+++ Material for this exercise

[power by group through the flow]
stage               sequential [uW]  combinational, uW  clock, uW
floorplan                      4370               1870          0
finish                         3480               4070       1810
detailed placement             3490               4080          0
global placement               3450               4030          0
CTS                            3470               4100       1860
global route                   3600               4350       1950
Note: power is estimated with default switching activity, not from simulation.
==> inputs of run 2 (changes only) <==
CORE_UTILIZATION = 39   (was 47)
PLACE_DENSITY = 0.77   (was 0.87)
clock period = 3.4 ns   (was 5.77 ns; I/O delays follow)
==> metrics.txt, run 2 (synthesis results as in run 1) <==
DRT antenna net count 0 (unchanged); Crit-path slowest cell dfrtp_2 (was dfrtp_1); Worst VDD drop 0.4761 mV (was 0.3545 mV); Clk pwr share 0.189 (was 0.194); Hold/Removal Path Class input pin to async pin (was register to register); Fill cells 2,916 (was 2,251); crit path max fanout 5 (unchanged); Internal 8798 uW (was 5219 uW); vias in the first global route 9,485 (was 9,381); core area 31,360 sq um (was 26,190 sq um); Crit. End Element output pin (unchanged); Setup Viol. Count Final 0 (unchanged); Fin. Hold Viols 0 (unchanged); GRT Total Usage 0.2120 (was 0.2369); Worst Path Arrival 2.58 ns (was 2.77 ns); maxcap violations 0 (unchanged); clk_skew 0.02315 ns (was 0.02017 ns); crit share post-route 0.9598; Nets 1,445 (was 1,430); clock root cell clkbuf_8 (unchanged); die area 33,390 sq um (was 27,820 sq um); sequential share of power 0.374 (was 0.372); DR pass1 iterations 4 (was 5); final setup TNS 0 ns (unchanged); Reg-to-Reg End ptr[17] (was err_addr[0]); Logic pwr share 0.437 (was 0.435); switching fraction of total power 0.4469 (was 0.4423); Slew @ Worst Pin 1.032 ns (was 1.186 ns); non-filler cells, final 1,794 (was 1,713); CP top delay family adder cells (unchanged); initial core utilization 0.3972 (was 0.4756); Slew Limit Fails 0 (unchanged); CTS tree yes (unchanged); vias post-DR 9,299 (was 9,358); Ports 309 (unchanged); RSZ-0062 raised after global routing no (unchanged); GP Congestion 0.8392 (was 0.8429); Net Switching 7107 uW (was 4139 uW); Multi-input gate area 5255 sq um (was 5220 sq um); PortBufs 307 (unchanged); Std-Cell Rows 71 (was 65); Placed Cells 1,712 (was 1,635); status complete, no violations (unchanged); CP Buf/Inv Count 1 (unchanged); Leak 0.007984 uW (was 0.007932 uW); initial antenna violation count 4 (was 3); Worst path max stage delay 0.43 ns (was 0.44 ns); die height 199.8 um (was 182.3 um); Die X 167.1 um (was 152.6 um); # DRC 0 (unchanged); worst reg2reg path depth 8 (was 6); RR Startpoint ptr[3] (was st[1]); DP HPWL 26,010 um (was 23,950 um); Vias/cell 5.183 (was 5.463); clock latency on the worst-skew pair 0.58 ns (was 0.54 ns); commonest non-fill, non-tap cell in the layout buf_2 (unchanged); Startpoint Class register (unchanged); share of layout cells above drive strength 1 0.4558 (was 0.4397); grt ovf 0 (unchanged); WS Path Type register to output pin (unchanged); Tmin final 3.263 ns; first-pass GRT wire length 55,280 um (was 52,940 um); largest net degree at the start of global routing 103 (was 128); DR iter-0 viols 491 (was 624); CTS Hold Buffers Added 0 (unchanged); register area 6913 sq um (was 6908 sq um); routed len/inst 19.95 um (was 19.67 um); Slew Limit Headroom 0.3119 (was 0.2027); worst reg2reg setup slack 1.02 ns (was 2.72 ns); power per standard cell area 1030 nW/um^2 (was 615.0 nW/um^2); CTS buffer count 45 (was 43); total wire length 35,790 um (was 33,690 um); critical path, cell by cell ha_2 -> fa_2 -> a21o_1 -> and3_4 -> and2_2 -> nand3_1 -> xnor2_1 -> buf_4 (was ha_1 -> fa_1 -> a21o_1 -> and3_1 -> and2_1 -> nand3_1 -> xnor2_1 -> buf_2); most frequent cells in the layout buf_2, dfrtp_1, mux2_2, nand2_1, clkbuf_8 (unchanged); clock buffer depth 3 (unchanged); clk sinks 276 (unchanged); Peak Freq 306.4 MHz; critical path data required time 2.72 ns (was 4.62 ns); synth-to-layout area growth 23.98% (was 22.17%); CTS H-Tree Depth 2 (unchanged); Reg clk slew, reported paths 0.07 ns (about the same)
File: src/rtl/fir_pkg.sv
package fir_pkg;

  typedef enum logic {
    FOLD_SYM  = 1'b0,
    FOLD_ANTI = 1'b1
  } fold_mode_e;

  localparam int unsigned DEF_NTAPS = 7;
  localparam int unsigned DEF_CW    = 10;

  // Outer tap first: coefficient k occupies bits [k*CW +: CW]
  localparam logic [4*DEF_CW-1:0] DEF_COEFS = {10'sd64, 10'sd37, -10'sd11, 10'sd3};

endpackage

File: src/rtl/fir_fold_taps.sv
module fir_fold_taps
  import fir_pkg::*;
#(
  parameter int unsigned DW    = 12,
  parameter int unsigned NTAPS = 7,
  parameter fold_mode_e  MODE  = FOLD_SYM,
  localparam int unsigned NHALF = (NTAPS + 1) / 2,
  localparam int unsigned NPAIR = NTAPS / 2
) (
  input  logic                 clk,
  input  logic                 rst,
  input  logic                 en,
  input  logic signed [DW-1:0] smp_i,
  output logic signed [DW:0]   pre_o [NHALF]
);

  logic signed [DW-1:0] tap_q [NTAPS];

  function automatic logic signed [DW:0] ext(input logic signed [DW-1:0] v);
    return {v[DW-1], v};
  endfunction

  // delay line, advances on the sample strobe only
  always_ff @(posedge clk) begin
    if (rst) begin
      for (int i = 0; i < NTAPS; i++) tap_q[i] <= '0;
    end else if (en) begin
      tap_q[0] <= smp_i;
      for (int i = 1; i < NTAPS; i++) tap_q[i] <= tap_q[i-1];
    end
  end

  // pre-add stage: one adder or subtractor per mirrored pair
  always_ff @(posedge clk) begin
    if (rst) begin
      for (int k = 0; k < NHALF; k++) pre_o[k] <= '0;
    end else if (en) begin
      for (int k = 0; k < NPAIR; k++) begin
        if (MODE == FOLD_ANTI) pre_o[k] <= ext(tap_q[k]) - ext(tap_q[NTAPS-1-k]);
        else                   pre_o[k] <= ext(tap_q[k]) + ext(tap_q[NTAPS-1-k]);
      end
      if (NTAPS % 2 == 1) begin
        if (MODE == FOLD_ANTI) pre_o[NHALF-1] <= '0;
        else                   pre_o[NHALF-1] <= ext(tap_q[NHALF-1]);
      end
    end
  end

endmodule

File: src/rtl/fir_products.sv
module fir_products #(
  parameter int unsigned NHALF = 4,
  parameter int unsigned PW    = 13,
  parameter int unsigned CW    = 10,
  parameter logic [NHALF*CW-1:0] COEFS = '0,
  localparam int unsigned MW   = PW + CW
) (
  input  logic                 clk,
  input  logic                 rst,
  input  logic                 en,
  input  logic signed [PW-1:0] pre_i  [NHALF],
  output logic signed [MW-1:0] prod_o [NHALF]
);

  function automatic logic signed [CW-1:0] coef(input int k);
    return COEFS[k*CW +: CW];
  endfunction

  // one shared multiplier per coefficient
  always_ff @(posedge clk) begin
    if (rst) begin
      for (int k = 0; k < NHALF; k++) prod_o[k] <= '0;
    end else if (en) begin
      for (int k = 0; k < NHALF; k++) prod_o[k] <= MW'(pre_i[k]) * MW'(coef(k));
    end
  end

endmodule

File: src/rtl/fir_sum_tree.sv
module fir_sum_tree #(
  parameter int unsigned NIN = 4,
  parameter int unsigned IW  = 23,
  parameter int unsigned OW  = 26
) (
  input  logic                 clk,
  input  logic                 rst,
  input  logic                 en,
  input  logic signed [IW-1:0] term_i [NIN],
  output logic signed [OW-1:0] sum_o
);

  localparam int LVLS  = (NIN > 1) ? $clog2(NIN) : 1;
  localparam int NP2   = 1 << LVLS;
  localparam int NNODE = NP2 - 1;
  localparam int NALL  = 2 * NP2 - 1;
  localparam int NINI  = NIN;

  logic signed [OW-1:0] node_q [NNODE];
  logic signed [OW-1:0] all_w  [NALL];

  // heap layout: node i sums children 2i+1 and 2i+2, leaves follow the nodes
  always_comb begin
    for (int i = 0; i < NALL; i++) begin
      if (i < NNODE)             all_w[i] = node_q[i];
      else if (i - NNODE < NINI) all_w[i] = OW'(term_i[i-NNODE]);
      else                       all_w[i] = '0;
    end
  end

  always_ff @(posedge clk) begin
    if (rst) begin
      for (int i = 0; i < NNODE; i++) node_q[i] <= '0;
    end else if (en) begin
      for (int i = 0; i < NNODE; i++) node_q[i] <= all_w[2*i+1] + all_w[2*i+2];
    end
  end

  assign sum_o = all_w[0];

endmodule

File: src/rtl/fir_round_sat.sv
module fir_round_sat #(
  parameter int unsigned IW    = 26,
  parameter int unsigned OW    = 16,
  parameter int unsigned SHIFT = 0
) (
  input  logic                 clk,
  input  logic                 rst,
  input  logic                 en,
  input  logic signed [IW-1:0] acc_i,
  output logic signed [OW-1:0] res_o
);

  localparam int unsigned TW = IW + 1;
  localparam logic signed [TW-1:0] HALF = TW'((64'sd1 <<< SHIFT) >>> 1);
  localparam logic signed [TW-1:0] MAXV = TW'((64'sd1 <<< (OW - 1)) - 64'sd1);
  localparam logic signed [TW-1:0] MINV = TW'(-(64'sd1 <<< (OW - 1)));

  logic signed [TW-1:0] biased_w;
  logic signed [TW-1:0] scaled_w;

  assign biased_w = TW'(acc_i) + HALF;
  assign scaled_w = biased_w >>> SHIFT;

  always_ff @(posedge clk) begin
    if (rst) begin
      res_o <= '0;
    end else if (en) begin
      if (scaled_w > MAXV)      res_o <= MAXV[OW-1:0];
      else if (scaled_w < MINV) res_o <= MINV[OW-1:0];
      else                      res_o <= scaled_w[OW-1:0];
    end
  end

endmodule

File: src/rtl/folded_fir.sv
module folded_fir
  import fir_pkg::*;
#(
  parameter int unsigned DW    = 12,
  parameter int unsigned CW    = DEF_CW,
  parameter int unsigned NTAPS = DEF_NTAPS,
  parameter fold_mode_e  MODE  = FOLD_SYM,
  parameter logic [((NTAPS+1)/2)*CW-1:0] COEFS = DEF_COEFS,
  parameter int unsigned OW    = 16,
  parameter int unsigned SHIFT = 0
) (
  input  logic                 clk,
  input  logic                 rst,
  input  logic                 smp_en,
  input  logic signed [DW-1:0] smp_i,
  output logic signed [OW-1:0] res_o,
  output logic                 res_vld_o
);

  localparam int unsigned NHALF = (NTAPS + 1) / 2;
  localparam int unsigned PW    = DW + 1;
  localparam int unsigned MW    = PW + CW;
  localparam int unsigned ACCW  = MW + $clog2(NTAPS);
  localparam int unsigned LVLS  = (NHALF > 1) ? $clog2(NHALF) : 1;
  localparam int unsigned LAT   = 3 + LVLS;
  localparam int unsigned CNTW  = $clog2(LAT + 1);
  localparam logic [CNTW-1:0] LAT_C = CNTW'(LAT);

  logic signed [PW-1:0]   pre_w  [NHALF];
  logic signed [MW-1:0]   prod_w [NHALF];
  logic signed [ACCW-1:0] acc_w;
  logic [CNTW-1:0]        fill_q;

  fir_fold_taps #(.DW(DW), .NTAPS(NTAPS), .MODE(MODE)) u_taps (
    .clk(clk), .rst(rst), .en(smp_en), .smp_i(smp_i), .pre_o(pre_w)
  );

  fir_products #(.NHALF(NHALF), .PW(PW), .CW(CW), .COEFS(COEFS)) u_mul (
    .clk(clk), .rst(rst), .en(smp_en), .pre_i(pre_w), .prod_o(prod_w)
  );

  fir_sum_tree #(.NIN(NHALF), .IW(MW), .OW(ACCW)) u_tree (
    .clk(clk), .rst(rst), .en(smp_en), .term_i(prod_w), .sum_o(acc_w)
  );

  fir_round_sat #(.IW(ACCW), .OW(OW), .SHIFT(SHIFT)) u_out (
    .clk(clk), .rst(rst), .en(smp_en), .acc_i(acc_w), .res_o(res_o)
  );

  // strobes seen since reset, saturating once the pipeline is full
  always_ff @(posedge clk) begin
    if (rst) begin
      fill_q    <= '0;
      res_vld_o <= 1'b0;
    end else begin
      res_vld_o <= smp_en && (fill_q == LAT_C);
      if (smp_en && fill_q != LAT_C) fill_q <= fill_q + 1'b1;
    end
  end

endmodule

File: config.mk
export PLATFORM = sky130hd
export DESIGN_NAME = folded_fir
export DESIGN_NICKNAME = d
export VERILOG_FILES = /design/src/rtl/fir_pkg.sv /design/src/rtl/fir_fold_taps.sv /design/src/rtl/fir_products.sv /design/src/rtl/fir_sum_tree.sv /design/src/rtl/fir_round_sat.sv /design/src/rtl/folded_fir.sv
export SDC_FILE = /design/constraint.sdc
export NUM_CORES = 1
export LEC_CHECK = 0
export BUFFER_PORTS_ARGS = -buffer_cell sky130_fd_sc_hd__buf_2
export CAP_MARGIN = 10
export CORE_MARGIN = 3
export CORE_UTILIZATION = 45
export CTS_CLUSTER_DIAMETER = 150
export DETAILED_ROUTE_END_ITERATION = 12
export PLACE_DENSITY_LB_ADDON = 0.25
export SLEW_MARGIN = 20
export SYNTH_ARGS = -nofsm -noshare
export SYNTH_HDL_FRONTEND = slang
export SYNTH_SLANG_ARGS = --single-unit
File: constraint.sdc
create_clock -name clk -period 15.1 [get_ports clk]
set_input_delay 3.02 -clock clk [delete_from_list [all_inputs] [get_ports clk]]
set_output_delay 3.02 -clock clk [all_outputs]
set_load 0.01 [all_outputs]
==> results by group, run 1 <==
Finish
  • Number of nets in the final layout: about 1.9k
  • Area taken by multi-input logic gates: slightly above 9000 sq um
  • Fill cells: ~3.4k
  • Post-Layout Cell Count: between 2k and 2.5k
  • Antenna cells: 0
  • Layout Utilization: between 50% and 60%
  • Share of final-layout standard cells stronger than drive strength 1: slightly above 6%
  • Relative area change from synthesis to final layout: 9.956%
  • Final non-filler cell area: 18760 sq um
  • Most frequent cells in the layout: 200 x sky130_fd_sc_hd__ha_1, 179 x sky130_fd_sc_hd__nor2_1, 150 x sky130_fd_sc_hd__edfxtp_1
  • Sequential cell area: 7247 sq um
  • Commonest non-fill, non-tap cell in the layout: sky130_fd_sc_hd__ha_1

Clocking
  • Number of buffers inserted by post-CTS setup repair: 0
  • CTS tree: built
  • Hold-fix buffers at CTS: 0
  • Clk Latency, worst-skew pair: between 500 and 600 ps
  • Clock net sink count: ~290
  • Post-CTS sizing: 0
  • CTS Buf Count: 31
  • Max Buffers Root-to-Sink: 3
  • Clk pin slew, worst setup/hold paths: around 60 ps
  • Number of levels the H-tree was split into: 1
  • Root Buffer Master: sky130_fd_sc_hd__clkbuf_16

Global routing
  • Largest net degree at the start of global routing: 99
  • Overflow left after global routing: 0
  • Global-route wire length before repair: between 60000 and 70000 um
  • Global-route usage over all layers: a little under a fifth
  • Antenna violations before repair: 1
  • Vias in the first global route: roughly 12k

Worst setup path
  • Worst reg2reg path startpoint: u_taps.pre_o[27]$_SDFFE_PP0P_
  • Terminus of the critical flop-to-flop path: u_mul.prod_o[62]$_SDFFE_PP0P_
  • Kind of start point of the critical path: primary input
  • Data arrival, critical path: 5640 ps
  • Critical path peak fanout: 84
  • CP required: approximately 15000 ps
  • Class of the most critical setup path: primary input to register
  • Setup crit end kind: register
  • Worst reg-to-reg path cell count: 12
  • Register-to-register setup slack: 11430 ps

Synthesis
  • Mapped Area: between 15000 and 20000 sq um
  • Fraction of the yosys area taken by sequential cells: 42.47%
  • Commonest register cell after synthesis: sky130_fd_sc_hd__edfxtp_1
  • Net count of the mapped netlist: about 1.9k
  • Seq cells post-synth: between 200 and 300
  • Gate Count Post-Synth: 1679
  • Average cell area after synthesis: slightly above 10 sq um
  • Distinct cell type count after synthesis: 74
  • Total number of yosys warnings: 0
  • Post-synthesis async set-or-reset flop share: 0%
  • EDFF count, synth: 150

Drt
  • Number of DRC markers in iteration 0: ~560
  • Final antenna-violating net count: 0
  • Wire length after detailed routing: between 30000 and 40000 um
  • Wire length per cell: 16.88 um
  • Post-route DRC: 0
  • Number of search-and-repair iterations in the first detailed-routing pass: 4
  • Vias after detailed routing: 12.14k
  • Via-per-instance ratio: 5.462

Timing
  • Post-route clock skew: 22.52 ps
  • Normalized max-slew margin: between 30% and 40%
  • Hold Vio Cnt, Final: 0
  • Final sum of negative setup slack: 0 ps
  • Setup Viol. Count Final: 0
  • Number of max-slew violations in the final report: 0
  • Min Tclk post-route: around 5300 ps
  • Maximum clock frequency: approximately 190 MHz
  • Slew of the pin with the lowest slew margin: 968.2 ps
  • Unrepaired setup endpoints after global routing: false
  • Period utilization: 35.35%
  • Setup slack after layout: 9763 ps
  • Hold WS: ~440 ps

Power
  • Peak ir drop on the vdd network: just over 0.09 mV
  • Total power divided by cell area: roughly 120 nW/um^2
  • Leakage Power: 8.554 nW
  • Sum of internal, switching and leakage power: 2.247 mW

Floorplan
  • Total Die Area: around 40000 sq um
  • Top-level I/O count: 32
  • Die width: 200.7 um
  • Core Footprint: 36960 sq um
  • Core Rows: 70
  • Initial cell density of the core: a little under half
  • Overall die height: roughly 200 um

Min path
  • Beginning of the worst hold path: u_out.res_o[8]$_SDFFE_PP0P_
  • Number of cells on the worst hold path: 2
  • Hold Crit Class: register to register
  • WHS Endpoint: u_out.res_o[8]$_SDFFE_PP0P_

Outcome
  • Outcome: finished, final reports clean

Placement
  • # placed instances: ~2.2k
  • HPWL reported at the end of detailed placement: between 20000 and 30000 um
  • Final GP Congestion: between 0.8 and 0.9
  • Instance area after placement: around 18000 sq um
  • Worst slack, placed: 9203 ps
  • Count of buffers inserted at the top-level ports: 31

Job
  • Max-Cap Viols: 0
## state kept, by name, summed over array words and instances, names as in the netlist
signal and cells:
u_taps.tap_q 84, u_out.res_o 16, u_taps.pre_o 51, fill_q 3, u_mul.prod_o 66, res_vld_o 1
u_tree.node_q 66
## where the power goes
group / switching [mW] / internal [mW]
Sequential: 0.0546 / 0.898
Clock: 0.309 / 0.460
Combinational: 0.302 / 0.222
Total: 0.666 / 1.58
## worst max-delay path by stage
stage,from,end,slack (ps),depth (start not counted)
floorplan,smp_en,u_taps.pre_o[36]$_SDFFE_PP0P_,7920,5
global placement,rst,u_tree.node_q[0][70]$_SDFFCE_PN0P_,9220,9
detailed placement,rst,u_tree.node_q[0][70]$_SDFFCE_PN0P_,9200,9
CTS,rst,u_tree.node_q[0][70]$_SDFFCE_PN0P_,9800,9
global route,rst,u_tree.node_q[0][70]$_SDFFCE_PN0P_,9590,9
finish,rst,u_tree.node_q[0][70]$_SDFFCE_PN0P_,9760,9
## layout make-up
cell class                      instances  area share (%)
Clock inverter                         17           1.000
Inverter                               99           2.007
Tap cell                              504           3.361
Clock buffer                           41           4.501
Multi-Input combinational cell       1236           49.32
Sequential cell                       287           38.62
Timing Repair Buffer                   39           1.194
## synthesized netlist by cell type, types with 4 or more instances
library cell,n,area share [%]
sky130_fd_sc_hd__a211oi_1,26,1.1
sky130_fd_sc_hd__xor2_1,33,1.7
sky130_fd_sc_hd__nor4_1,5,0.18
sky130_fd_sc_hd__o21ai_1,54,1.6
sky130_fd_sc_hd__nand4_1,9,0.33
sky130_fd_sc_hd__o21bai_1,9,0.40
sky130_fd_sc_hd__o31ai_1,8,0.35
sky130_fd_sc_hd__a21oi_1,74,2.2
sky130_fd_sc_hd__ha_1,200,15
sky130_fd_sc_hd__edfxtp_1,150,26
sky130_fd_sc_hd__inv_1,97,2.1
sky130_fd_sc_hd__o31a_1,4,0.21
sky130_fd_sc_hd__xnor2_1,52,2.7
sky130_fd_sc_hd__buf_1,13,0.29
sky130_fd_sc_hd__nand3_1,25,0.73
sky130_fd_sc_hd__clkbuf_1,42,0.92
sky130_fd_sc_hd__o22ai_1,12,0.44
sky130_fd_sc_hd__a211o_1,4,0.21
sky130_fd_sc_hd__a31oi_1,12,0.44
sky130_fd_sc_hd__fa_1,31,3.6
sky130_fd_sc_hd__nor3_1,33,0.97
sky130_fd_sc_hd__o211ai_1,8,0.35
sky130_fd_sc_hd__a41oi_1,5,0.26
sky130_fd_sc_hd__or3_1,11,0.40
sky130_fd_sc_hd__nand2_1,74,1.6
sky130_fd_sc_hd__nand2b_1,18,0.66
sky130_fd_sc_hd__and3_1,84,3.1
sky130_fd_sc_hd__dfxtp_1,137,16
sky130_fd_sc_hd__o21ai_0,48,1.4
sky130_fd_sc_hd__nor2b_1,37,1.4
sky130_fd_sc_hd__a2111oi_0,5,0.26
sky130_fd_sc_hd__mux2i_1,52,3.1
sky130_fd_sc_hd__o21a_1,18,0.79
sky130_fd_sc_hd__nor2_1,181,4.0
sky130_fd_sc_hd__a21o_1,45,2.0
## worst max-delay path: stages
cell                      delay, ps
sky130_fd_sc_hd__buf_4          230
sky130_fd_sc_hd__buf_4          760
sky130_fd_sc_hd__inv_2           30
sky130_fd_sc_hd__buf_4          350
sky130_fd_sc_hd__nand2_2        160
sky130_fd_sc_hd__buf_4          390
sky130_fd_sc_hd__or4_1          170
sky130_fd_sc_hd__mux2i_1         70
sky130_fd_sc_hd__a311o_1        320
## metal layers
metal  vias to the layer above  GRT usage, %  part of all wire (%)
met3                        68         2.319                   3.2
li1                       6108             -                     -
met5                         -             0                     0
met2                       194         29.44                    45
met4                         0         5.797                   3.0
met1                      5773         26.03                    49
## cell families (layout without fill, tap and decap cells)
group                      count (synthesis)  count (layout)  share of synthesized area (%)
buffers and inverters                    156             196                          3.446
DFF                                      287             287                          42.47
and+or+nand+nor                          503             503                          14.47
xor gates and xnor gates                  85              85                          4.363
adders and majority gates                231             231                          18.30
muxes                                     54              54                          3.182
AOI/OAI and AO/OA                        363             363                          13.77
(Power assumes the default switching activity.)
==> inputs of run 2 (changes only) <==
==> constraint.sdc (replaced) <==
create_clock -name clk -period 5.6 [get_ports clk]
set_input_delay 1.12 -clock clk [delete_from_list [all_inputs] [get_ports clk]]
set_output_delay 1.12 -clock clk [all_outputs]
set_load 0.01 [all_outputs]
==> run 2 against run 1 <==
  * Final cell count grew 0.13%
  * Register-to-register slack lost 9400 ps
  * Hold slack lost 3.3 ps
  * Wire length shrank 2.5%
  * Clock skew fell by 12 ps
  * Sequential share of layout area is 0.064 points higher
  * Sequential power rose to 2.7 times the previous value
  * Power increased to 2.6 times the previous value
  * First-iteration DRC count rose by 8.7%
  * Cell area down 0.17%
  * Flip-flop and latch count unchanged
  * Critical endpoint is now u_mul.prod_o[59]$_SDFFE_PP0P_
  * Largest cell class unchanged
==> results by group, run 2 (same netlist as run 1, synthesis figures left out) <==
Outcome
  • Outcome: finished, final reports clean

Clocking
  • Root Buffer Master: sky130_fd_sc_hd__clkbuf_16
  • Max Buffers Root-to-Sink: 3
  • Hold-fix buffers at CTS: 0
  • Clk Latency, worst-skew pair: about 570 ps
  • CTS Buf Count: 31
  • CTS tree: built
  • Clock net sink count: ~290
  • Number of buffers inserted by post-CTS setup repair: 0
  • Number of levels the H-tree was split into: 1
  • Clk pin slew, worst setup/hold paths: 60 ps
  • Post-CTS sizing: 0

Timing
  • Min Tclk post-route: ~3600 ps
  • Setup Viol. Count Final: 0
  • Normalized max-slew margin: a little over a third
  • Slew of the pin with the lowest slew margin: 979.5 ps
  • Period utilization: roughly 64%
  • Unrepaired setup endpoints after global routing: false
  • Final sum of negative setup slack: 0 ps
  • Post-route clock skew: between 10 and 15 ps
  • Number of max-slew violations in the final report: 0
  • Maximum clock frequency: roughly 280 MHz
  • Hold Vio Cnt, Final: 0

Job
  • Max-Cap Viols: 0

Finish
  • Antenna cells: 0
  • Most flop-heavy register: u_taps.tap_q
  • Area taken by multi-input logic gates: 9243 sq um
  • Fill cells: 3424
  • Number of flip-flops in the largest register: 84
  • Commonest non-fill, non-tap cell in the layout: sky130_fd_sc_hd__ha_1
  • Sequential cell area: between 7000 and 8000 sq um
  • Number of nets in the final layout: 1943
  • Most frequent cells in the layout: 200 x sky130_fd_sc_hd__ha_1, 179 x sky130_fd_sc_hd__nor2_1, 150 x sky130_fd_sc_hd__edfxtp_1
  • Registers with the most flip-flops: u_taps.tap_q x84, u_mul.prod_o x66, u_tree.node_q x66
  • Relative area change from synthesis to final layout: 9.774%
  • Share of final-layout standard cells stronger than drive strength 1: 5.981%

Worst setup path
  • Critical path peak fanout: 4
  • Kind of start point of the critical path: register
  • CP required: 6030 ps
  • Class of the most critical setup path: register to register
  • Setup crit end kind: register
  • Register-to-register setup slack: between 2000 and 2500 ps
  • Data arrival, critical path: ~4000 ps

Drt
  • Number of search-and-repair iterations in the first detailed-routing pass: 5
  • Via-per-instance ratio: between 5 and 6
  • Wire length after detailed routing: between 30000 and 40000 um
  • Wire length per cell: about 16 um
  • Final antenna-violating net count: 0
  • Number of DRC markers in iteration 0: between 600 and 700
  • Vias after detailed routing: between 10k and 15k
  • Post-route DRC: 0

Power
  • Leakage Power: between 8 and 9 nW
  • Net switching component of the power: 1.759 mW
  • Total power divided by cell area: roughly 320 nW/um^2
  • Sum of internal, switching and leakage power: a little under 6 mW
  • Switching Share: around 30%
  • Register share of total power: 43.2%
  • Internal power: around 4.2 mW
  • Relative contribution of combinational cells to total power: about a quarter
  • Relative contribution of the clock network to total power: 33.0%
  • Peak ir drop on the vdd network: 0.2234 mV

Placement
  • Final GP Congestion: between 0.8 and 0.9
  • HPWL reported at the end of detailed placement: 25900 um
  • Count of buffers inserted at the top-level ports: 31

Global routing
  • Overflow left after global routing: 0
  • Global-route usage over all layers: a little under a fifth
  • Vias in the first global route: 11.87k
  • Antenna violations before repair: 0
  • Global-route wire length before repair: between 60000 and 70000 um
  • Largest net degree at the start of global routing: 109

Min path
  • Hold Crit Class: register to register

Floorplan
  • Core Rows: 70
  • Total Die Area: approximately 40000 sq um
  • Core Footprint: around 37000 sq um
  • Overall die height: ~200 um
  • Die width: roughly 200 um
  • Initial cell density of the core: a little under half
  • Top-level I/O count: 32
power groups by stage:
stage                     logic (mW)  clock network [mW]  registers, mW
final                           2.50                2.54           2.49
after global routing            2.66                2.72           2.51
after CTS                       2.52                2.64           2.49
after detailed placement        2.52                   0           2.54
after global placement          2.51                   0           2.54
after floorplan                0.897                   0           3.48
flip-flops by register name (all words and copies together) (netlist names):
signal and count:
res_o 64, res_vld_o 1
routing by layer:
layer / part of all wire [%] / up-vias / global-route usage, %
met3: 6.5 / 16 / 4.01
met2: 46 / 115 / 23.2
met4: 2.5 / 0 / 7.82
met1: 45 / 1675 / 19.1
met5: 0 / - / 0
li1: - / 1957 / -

++++++

### Your goal
Restate word for word the lines above, beginning with the one that contains "met3: 6.5 / 16 / 4.01" and ending with the last line.

### Exercise answer
met3: 6.5 / 16 / 4.01
met2: 46 / 115 / 23.2
met4: 2.5 / 0 / 7.82
met1: 45 / 1675 / 19.1
met5: 0 / - / 0
li1: - / 1957 / -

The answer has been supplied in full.